A single number is the expected answer: the count of lines in the listing that hold the word "included".

◆ Material for this exercise ◆
<<<<

File: src/rtl/gdc_pkg.sv
package gdc_pkg;
    typedef enum logic [1:0] {
        ST_IDLE    = 2'd0,
        ST_BLANK   = 2'd1,
        ST_CONDUCT = 2'd2,
        ST_TRIP    = 2'd3
    } gdc_state_e;
endpackage

File: src/rtl/gdc_in_filter.sv
module gdc_in_filter #(
    parameter int   FILT_CYC = 5,
    parameter logic RST_VAL  = 1'b0
) (
    input  logic clk,
    input  logic arst_n,
    input  logic d_i,
    output logic q_o
);
    localparam int CW = $clog2(FILT_CYC + 1);

    logic          s1_q, s2_q, filt_q;
    logic [CW-1:0] cnt_q;

    always_ff @(posedge clk or negedge arst_n) begin
        if (!arst_n) begin
            s1_q <= RST_VAL;
            s2_q <= RST_VAL;
        end else begin
            s1_q <= d_i;
            s2_q <= s1_q;
        end
    end

    // A new level is adopted only after FILT_CYC consecutive disagreeing samples.
    always_ff @(posedge clk or negedge arst_n) begin
        if (!arst_n) begin
            filt_q <= RST_VAL;
            cnt_q  <= '0;
        end else if (s2_q == filt_q) begin
            cnt_q <= '0;
        end else if (cnt_q == CW'(FILT_CYC - 1)) begin
            filt_q <= s2_q;
            cnt_q  <= '0;
        end else begin
            cnt_q <= cnt_q + 1'b1;
        end
    end

    assign q_o = filt_q;

    assert_filter_hold_R2: assert property (@(posedge clk) disable iff (!arst_n)
        !$stable(filt_q) |-> ($past(cnt_q) == CW'(FILT_CYC - 1)));
endmodule

File: src/rtl/gdc_rst_qual.sv
module gdc_rst_qual #(
    parameter int RST_LOW_CYC = 100
) (
    input  logic clk,
    input  logic arst_n,
    input  logic en_f_i,
    output logic clr_o
);
    localparam int CW = $clog2(RST_LOW_CYC + 1);

    logic          prev_q;
    logic [CW-1:0] low_cnt_q;

    always_ff @(posedge clk or negedge arst_n) begin
        if (!arst_n) begin
            prev_q    <= 1'b0;
            low_cnt_q <= '0;
        end else begin
            prev_q <= en_f_i;
            if (en_f_i)
                low_cnt_q <= '0;
            else if (low_cnt_q != CW'(RST_LOW_CYC))
                low_cnt_q <= low_cnt_q + 1'b1;
        end
    end

    // Qualified rising edge: enough low cycles counted before it.
    assign clr_o = en_f_i && !prev_q && (low_cnt_q == CW'(RST_LOW_CYC));
endmodule

File: src/rtl/gdc_seq.sv
module gdc_seq
    import gdc_pkg::*;
#(
    parameter int BLANK_CYC = 16
) (
    input  logic clk,
    input  logic arst_n,
    input  logic pos_f_i,
    input  logic neg_f_i,
    input  logic en_f_i,
    input  logic desat_i,
    input  logic gate_low_i,
    input  logic err_i,
    input  logic clr_i,
    output logic gate_on_o,
    output logic clamp_en_o,
    output logic fault_no
);
    localparam int BW = $clog2(BLANK_CYC + 1);

    gdc_state_e    state_q, state_d;
    logic [BW-1:0] blank_q;
    logic          req, on_d;

    assign req  = pos_f_i && !neg_f_i && en_f_i && !err_i;
    assign on_d = (state_d == ST_BLANK) || (state_d == ST_CONDUCT);

    always_comb begin
        state_d = state_q;
        unique case (state_q)
            ST_IDLE:    if (req) state_d = ST_BLANK;
            ST_BLANK:   if (!req) state_d = ST_IDLE;
                        else if (blank_q == BW'(BLANK_CYC - 1)) state_d = ST_CONDUCT;
            ST_CONDUCT: if (desat_i) state_d = ST_TRIP;
                        else if (!req) state_d = ST_IDLE;
            ST_TRIP:    if (clr_i) state_d = ST_IDLE;
            default:    state_d = ST_IDLE;
        endcase
    end

    // State register and blanking counter (restarts at each turn-on).
    always_ff @(posedge clk or negedge arst_n) begin
        if (!arst_n) begin
            state_q <= ST_IDLE;
            blank_q <= '0;
        end else begin
            state_q <= state_d;
            if (state_d == ST_BLANK && state_q == ST_BLANK)
                blank_q <= blank_q + 1'b1;
            else
                blank_q <= '0;
        end
    end

    // Registered outputs.
    always_ff @(posedge clk or negedge arst_n) begin
        if (!arst_n) begin
            gate_on_o  <= 1'b0;
            clamp_en_o <= 1'b0;
            fault_no   <= 1'b1;
        end else begin
            gate_on_o  <= on_d;
            fault_no   <= (state_d != ST_TRIP);
            clamp_en_o <= !on_d && (clamp_en_o || gate_low_i);
        end
    end

    assert_shutdown_off_R3: assert property (@(posedge clk) disable iff (!arst_n)
        !en_f_i |=> !gate_on_o);
    assert_error_off_R7: assert property (@(posedge clk) disable iff (!arst_n)
        err_i |=> !gate_on_o);
    assert_desat_trip_R4: assert property (@(posedge clk) disable iff (!arst_n)
        (state_q == ST_CONDUCT && desat_i) |=> (!fault_no && !gate_on_o));
    assert_fault_clear_R6: assert property (@(posedge clk) disable iff (!arst_n)
        $rose(fault_no) |-> $past(clr_i));
    assert_clamp_exclusive_R8: assert property (@(posedge clk) disable iff (!arst_n)
        !(gate_on_o && clamp_en_o));
endmodule

File: src/rtl/gate_drv_ctrl.sv
module gate_drv_ctrl #(
    parameter int FILT_CYC    = 5,
    parameter int RST_LOW_CYC = 100,
    parameter int BLANK_CYC   = 16
) (
    input  logic clk,
    input  logic arst_n,
    input  logic drv_pos_i,
    input  logic drv_neg_i,
    input  logic shut_ni,
    input  logic desat_i,
    input  logic gate_low_i,
    input  logic uv_in_i,
    input  logic uv_out_i,
    input  logic link_err_i,
    output logic gate_on_o,
    output logic clamp_en_o,
    output logic fault_no,
    output logic ready_o
);
    localparam int          NIN      = 3;
    // Safe idle levels: non-inverting low, inverting high, shutdown asserted.
    localparam logic [NIN-1:0] FILT_RST = 3'b010;

    logic [NIN-1:0] raw, filt;
    logic           err, clr;

    assign raw = {shut_ni, drv_neg_i, drv_pos_i};

    for (genvar g = 0; g < NIN; g++) begin : g_filt
        gdc_in_filter #(
            .FILT_CYC (FILT_CYC),
            .RST_VAL  (FILT_RST[g])
        ) u_filt (
            .clk    (clk),
            .arst_n (arst_n),
            .d_i    (raw[g]),
            .q_o    (filt[g])
        );
    end

    assign err     = uv_in_i || uv_out_i || link_err_i;
    assign ready_o = !err;

    gdc_rst_qual #(.RST_LOW_CYC(RST_LOW_CYC)) u_rst_qual (
        .clk    (clk),
        .arst_n (arst_n),
        .en_f_i (filt[2]),
        .clr_o  (clr)
    );

    gdc_seq #(.BLANK_CYC(BLANK_CYC)) u_seq (
        .clk        (clk),
        .arst_n     (arst_n),
        .pos_f_i    (filt[0]),
        .neg_f_i    (filt[1]),
        .en_f_i     (filt[2]),
        .desat_i    (desat_i),
        .gate_low_i (gate_low_i),
        .err_i      (err),
        .clr_i      (clr),
        .gate_on_o  (gate_on_o),
        .clamp_en_o (clamp_en_o),
        .fault_no   (fault_no)
    );

    assert_not_ready_off_R9: assert property (@(posedge clk) disable iff (!arst_n)
        !ready_o |=> !gate_on_o);
endmodule

File: config.mk
export PLATFORM = sky130hd
export DESIGN_NAME = gate_drv_ctrl
export DESIGN_NICKNAME = d
export VERILOG_FILES = /design/src/rtl/gdc_pkg.sv /design/src/rtl/gdc_in_filter.sv /design/src/rtl/gdc_rst_qual.sv /design/src/rtl/gdc_seq.sv /design/src/rtl/gate_drv_ctrl.sv
export SDC_FILE = /design/constraint.sdc
export NUM_CORES = 1
export LEC_CHECK = 0
export ABC_AREA = 1
export BUFFER_PORTS_ARGS = -buffer_cell sky130_fd_sc_hd__buf_2
export CORE_MARGIN = 3
export CORE_UTILIZATION = 35
export DETAILED_ROUTE_END_ITERATION = 10
export GPL_TIMING_DRIVEN = 0
export MAX_ROUTING_LAYER = met4
export SETUP_SLACK_MARGIN = 0.4
export SLEW_MARGIN = 20
export SYNTH_ARGS = -nofsm -noshare
export SYNTH_HDL_FRONTEND = slang
export SYNTH_SLANG_ARGS = --single-unit
File: constraint.sdc
create_clock -name clk -period 1.7 [get_ports clk]
set_input_delay 0.085 -clock clk [delete_from_list [all_inputs] [get_ports clk]]
set_output_delay 0.085 -clock clk [all_outputs]
set_load 0.005 [all_outputs]
Word-level counts from Yosys, hierarchy flattened
Cells that the tools add are included.
{"block": "totals", "register_bits": 36, "out_inout_bits": 4, "elab_cells": 78}
{"block": "classes", "add_sub_neg": 5, "n_eq_ne": 15, "n_mux": 16, "bitwise": 3, "reduce_logical": 20}
{"op": "$mux 3", "count": 6}
{"op": "$mux 7", "count": 2}
{"op": "$mux 2", "count": 6}
{"op": "$add 3x1->3 const B", "count": 3}
{"op": "$eq 3x3->1 const B", "count": 3}
{"op": "$pmux 2 s4", "count": 1}
{"op": "$add 7x1->7 const B", "count": 1}
{"op": "$eq 7x7->1 const B", "count": 1}
{"op": "$logic_and 1x1->1", "count": 7}
{"op": "$ne 7x7->1 const B", "count": 1}
{"op": "$eq 2x2->1 const B", "count": 3}
{"op": "$reduce_and 2->1", "count": 3}
{"op": "$add 5x1->5 const B", "count": 1}
{"op": "$eq 5x4->1 const B", "count": 1}
{"op": "$mux 5", "count": 1}
{"op": "$eq 2x1->1 const B", "count": 2}
{"op": "$logic_not 1->1", "count": 4}
{"op": "$logic_or 1x1->1", "count": 4}
{"op": "$eq 1x1->1", "count": 3}
{"op": "$not 1->1", "count": 3}
{"op": "$logic_not 2->1", "count": 1}
{"op": "$ne 2x2->1 const B", "count": 1}
{"op": "$reduce_bool 2->1", "count": 1}

Depth between registers and ports, before layout
{"block": "depth", "ltp_word": 11, "mapped_depth": 14, "ltp_nobuf": 14}

By module
A second synthesis with hierarchy kept.
{"block": "hier_totals", "hier_cells": 194, "area_unflattened_um2": 1724.2}
{"module": "gdc_seq", "instances": 1, "cells_per_inst": 54, "area_per_inst_um2": 475.5, "seq_area_each_um2": 251.5}
{"module": "gdc_rst_qual", "instances": 1, "cells_per_inst": 55, "area_per_inst_um2": 450.4, "seq_area_each_um2": 200.2}
{"module": "gdc_in_filter (g_filt[0].u_filt)", "instances": 1, "cells_per_inst": 27, "area_per_inst_um2": 259.0, "seq_area_each_um2": 150.1}
{"module": "gdc_in_filter (g_filt[1].u_filt)", "instances": 1, "cells_per_inst": 26, "area_per_inst_um2": 259.0, "seq_area_each_um2": 153.9}
{"module": "gdc_in_filter (g_filt[2].u_filt)", "instances": 1, "cells_per_inst": 26, "area_per_inst_um2": 255.2, "seq_area_each_um2": 150.1}
{"module": "gate_drv_ctrl", "instances": 1, "cells_per_inst": 6, "area_per_inst_um2": 25.0, "seq_area_each_um2": 0.0}

Least setup slack after synthesis
OpenSTA, ideal clock, no wires.
{"block": "synth_timing", "path_kind": "reg2reg", "from": "reg u_seq.blank_q[0]", "to": "reg u_seq.blank_q[3]", "arrival_ps": 1711, "required_ps": 1623, "slack_ps": -89, "path_stages_with_launch": 13, "path_buffers": 0, "period_less_slack_ps": 1789, "path_cell_list": "dfrtp_1 > ha_1 > nand2_1 > nor2_1 > ha_1 > a21oi_1 > nand3_1 > nand3_1 > ha_1 > nand2_1 > nor2_1 > o21ai_0 > a21oi_1"}
{"block": "synth_via", "elab_chain_cells": 7}
{"item": "from (decl)", "line_no": "gdc_seq.sv:22", "source": "logic [BW-1:0] blank_q;"}
{"item": "from (signal assigned)", "line_no": "gdc_seq.sv:49", "source": "blank_q <= blank_q + 1'b1;"}
{"item": "$eq 5x4->1", "line_no": "gdc_seq.sv:33", "source": "else if (blank_q == BW'(BLANK_CYC - 1)) state_d = ST_CONDUCT;"}
{"item": "$mux 2", "line_no": "gdc_seq.sv:33"}
{"item": "$mux 2", "line_no": "gdc_seq.sv:32", "source": "ST_BLANK: if (!req) state_d = ST_IDLE;"}
{"item": "$pmux 2 s4", "line_no": "gdc_seq.sv:30", "source": "unique case (state_q)"}
{"item": "named net u_seq.state_d[0]", "line_no": "gdc_seq.sv:21", "source": "gdc_state_e state_q, state_d;"}
{"item": "$eq 2x1->1", "line_no": "gdc_seq.sv:48", "source": "if (state_d == ST_BLANK && state_q == ST_BLANK)"}
{"item": "$logic_and 1x1->1", "line_no": "gdc_seq.sv:48"}
{"item": "$mux 5", "line_no": "gdc_seq.sv:48"}
The timed path passes the listed nets, and every way through them passes these cells.
A chain may end at the register's enable or synchronous reset.

Worst setup path after layout
{"block": "layout_timing", "from": "reg u_seq.blank_q[1]", "to": "reg u_seq.blank_q[3]"}
Same word-level chain as after synthesis.

==> metrics.log <==
INFO  metric pin_count = 14
INFO  metric vdd_drop_max = 0.672 mV
INFO  metric crit_type = flip-flop to flip-flop
INFO  metric tritoncts_num_sinks = 36
INFO  metric chipHeight = 73.1 µm
INFO  metric final_power = 2.42 mW
INFO  metric layout_min_cycle_time = 1.79 ns
INFO  metric synth_enable_flop_cells = 0
INFO  metric syn-num-nets = 184
INFO  metric number_of_nets_with_antenna_violations_after_detailed_routing = 0
INFO  metric violations = setup timing
INFO  metric relSlewSlack = 47.1%
INFO  metric first_iter_violations = 51
INFO  metric syn_inst = 162
INFO  metric post-route-drc-count = 0
INFO  metric routed_wire_length = 2740 µm
INFO  metric end_kind = flip-flop
INFO  metric die_w = 73.1 µm
INFO  metric cts_tree = yes
INFO  metric antenna_cells = 0
INFO  metric first_global_vias = 1,208
INFO  metric maxClockFrequency = 557 MHz
INFO  metric cp.required = 1.92 ns
INFO  metric switching_share = 29.7%
INFO  metric number_of_antenna_violations_at_the_first_check_in_global_routing = 0
INFO  metric syn_area = 1580 µm²
INFO  metric initial_utilization = 37.8%
INFO  metric wl_per_cell = 11.2 µm
INFO  metric status = finished with violations
INFO  metric report.final.hold_viol_count = 0
INFO  metric num-fill-cells = 387
INFO  metric global_route.usage.total = 12.1%
INFO  metric critical_path_arrival = 2.01 ns
INFO  metric synthFlopType = dfrtp_1
INFO  metric final_min_period_over_clock_period = 106%
INFO  metric maxCapViolations = 0
INFO  metric power.static_leakage = 0.940 nW
INFO  metric gp_congestion = 0.837
INFO  metric timing_worst_slew_pin_value = 0.793 ns
INFO  metric power.share.combinational = 22.3%
INFO  metric critPathLaunchType = flip-flop
INFO  metric async_reset_ff_share = 100%
INFO  metric detailedPlace.worstSlack = -0.181 ns
INFO  metric drt-pass1-iter-count = 4
INFO  metric synth_cell_types = 21
INFO  metric min_path_type = input port to flip-flop
INFO  metric cellPowerDensity = 1210 nW/µm²
INFO  metric hold_depth = 3
INFO  metric synthesis_to_layout_area_growth = 26.9%
INFO  metric critPathMaxFanout = 3
INFO  metric share_clk_of_total_power = 30.0%
INFO  metric clk_transition_reported_paths = 0.07 ns
INFO  metric cts.htree.levels = 2
INFO  metric synth_area_per_cell = 9.73 µm²
INFO  metric row_count = 23
INFO  metric grt_setup_unrepaired = yes
INFO  metric post_drt_via_cell_ratio = 4.59
INFO  metric yosys_register_bits = 36
INFO  metric synth.yosys.warnings = 0
INFO  metric maximum_number_of_pins_on_one_net_before_global_route_repair = 37
INFO  metric placeableCoreArea = 4170 µm²
INFO  metric drive_above_1_share = 28.2%
INFO  metric postLayoutSetupSlackWorst = -0.0938 ns
INFO  metric grt-ovfl-total = 0
INFO  metric final.hold.worst_slack = 0.0254 ns
INFO  metric fin_nets = 216
INFO  metric maxSlewViolCount = 0
INFO  metric insertion_delay = 0.29 ns
INFO  metric internal_power = 1.70 mW
INFO  metric fin_worst_skew = 0.00776 ns
INFO  metric place.detailed.hpwl = 1900 µm
INFO  metric design.die.area = 5350 µm²
INFO  metric power.switching = 719 µW
INFO  metric synth-seq-area-share = 57.5%
INFO  metric cts_made_buffers = 5
INFO  metric grt_first_pass_wirelength = 4820 µm
INFO  metric via_count = 1,125
INFO  metric reg2regPathDepth = 12
INFO  metric max-clock-path-buffers = 2
INFO  metric share_seq_of_total_power = 47.6%
INFO  metric finalSetupViolations = 6
INFO  metric buffer_ports.inserted = 13
INFO  metric clk_root_buffer_cell = clkbuf_8
==> worst max-delay path, stage by stage (launching register included) <==
cell and delay (ns):
dfrtp_1 0.39, ha_2 0.20, nand2_2 0.09, nor2_4 0.05, ha_4 0.17, a21oi_2 0.11, nand3_1 0.11, nand3_2 0.12
ha_4 0.14, nand2_4 0.04, nor2_4 0.12, o21ai_1 0.07, a21oi_1 0.10
==> layer usage <==
| layer | wire, µm | track usage, % | vias to the layer above |
|---|---|---|---|
| met5 | 0 | - | - |
| met4 | 51 | 5.53 | 0 |
| met3 | 92 | 3.31 | 6 |
| met2 | 1420 | 20.8 | 16 |
| met1 | 1170 | 12.7 | 539 |
| li1 | - | - | 564 |
==> logic make-up after synthesis <==
logic type / Yosys count / share of synthesized area (%)
and+or+nand+nor: 70 / 19.1
DFF: 36 / 57.5
buffers and inverters: 25 / 5.95
AOI/OAI and AO/OA: 12 / 3.89
adders and majority gates: 12 / 9.52
xor gates and xnor gates: 6 / 3.33
muxes: 1 / 0.714
==> area by class of cell <==
class / instances / area, µm² / area share, %
clock buffer: 6 / 72.6 / 3.63
tap: 50 / 62.6 / 3.13
multi-input combinational: 101 / 658 / 32.9
inverter: 25 / 93.8 / 4.69
sequential: 36 / 906 / 45.3
clock inverter: 2 / 35.0 / 1.75
timing repair buffer: 25 / 173 / 8.63
==> repair_timing <==
item,in CTS,in global routing
endpoints found under the setup margin,10,14
endpoints found under the hold margin,35,0
setup buffers,5,3
hold buffers,4,0
resized for setup,8,6
pin swaps,3,3
==> layout by cell type, fill, tap and decap left out, types with 4 or more instances in the layout <==
master	count
dfrtp_1	32
inv_1	21
nand2_1	21
nor2_1	21
buf_2	13
nand3_1	10
ha_1	8
nor2_2	6
buf_4	6
clkbuf_8	5
inv_2	4
xnor2_1	4
o21ai_0	4
dfstp_2	4
dlygate4sd3_1	4
==> worst paths after layout <==
path	start	end	slack [ns]
setup / recovery	u_seq.blank_q[1]	u_seq.blank_q[3]	-0.09
setup reg to reg	u_seq.blank_q[1]	u_seq.blank_q[3]	-0.09
hold reg to reg	g_filt[2].u_filt.s1_q	g_filt[2].u_filt.s2_q	0.35
max in group asynchronous	arst_n	u_rst_qual.low_cnt_q[3]	0.78
hold / removal	gate_low_i	u_seq.clamp_en_o	0.03
min in group asynchronous	arst_n	g_filt[1].u_filt.cnt_q[1]	0.42
==> through the flow <==
stage | cells | util (%) | area [µm²] | setup TNS, ns
2_1_floorplan | 162 | - | 1610 | 0
3_3_place_gp | 225 | 41.6 | 1740 | -0.356
3_5_place_dp | 225 | 41.6 | 1740 | -0.906
4_1_cts | 242 | 46.9 | 1960 | -0.533
5_1_grt | 245 | 47.9 | 2000 | -1.35
6_report | 245 | 47.9 | 2000 | -0.417
==> power by group through the flow <==
stage | logic [mW] | clock network (mW) | registers [mW]
6_report | 0.541 | 0.728 | 1.15
3_3_place_gp | 0.459 | 0 | 1.17
2_1_floorplan | 0.380 | 0 | 1.15
4_1_cts | 0.506 | 0.753 | 1.16
3_5_place_dp | 0.494 | 0 | 1.18
5_1_grt | 0.643 | 0.784 | 1.17
==> Yosys cell counts (2+ instances only) <==
master,count,area [µm²]
a21oi_1,4,20.0
and2_1,2,12.5
dfrtp_1,32,801
dfstp_2,4,105
ha_1,12,150
inv_1,23,86.3
inv_2,2,7.51
nand2_1,23,86.3
nand2_2,2,12.5
nand3_1,11,55.1
nor2_1,26,97.6
nor2_2,3,18.8
o21ai_0,5,25.0
o21ai_1,2,10.0
xnor2_1,4,35.0
xor2_1,2,17.5
==> state kept, by name, summed over array words and instances (netlist names) <==
signal	count
u_seq.blank_q	5
g_filt.u_filt.s1_q	3
g_filt.u_filt.s2_q	3
u_seq.fault_no	1
u_rst_qual.prev_q	1
g_filt.u_filt.cnt_q	9
u_rst_qual.low_cnt_q	7
u_seq.clamp_en_o	1
u_seq.gate_on_o	1
u_seq.state_q	2
g_filt.u_filt.q_o	3
Note: power is estimated with default switching activity, not from simulation.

>>>>

◆ Output for this task ◆
2